Bernstein's major point, taken over by Douglas, is that in the absence of a clear understanding of a phenomenon, in this instance the cause of affliction, one tends to formulate names, configurations, or stereotypes to compensate for the fuzziness. Following this line of thought, an escalation toward alien or chaotic spirit forces would be used in divination or therapy to come to grips with strange and new issues in a social situation. This hypothesis applies directly to the contrasting types of ngoma spirit manifestation in Southern Africa, notably the Western Cape and Swaziland.
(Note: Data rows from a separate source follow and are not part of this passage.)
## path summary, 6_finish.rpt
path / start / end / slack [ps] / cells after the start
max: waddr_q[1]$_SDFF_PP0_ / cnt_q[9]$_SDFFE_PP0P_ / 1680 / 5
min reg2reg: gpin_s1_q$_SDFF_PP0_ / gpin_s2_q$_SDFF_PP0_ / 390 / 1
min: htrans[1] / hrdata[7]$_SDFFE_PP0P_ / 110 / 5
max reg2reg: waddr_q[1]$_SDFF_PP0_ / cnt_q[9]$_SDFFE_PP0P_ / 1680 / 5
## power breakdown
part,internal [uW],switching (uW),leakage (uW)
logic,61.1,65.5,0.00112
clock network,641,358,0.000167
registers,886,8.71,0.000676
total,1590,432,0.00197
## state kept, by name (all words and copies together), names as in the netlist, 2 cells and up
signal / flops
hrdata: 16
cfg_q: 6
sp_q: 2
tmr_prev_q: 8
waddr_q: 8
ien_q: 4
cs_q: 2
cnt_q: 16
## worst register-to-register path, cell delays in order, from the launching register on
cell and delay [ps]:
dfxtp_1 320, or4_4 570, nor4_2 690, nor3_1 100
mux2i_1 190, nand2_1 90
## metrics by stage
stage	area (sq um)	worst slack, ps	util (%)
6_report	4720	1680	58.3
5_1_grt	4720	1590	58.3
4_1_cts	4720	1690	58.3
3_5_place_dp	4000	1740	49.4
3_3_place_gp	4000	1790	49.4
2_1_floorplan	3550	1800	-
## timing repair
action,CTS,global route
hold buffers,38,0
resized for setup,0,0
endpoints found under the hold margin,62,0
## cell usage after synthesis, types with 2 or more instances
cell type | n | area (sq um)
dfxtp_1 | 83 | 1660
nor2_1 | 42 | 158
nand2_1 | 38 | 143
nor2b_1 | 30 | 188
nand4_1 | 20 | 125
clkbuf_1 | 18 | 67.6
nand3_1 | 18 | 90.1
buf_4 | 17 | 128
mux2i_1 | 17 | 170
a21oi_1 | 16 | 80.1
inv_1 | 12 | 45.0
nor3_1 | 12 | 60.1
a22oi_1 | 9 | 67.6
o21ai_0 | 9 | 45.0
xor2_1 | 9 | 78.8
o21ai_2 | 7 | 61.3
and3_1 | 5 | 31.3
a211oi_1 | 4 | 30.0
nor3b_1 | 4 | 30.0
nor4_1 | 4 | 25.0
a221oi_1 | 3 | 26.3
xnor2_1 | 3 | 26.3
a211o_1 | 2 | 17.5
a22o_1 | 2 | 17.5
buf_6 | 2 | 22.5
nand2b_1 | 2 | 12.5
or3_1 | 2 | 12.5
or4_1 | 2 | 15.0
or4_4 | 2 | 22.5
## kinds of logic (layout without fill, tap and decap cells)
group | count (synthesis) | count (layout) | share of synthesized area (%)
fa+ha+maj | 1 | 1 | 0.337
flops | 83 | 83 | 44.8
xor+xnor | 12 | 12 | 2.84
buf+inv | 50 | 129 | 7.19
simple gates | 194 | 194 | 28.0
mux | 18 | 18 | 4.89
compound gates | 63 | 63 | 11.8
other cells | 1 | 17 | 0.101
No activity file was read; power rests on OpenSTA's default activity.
<file path="config.mk">
export PLATFORM = sky130hd
export DESIGN_NAME = amd_decoder
export DESIGN_NICKNAME = d
export VERILOG_FILES = /design/src/amd_decoder.v /design/src/amd_region_check.v
export VERILOG_INCLUDE_DIRS = /design/src /design/src/shared
export SDC_FILE = /design/constraint.sdc
export NUM_CORES = 1
export LEC_CHECK = 0
export ABC_AREA = 1
export BUFFER_PORTS_ARGS = -buffer_cell sky130_fd_sc_hd__buf_2
export CAP_MARGIN = 20
export CORE_AREA = 2 2 351 353
export DETAILED_ROUTE_END_ITERATION = 10
export DIE_AREA = 0 0 353 355
export GPL_TIMING_DRIVEN = 0
export PLACE_DENSITY = 0.38
export SLEW_MARGIN = 0
export SYNTH_ARGS = -nofsm -noshare
export SYNTH_HDL_FRONTEND = slang
export SYNTH_SLANG_ARGS = --single-unit
</file>
<file path="constraint.sdc">
create_clock -name mclk -period 40 [get_ports mclk]
set_input_delay 10 -clock mclk [delete_from_list [all_inputs] [get_ports mclk]]
set_output_delay 10 -clock mclk [all_outputs]
set_load 0.02 [all_outputs]
</file>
In the Western Cape the challenge facing ngoma diviners and therapists is not an analysis of the situation before them; that is clear enough. Families are divided, and there is general anxiety regarding gainful employment. The major challenge is that of building up a cohesive social fabric out of the fragments of families and interpersonal relations. Accordingly, diviner-therapists forge a network of links within their ranks that bring fragmented individual lives and family segments into some more coherent and supportive arrangement. In Swaziland, there is generally greater economic security and much less anxiety about residence, freedom of movement, and one's personal welfare. Swaziland has one of the highest per capita incomes in black Africa—$800 per person in 1982, near that of Gabon and Cameroon. And yet, this very sense of economic development contains the ingredients to dissolve the normative order. Wage labor, urbanization, and education have had a significant impact upon Swazi society, creating enormous opportunities for upward mobility and prestigious jobs, especially for young adults. It has become common for young women to eschew marriage for professional work and to have a child or two out of wedlock along the way. Furthermore, the economic opportunities of Swaziland have inundated the country with outsiders, such as development experts, tourists, teachers, and traders. Thus, although there is not the material insecurity of the Western Cape and the threat to one's domestic living arrangement, economic development has unleashed other threats to the established cognitive order. This may account for the more aggressive spirit field in Swaziland, in which the spirits of bone-throwing divination (the amadloti and Benguni ancestors) have been partially supplanted by the spirits of trance and possession divination (the Emanzawe and Tinzunzu).
It is evident, then, that "spirit fields" provide a set of parameters having to do with worldview, order and chaos, legitimacy, and cultural categories against which to align, and begin to deal with, personal problems.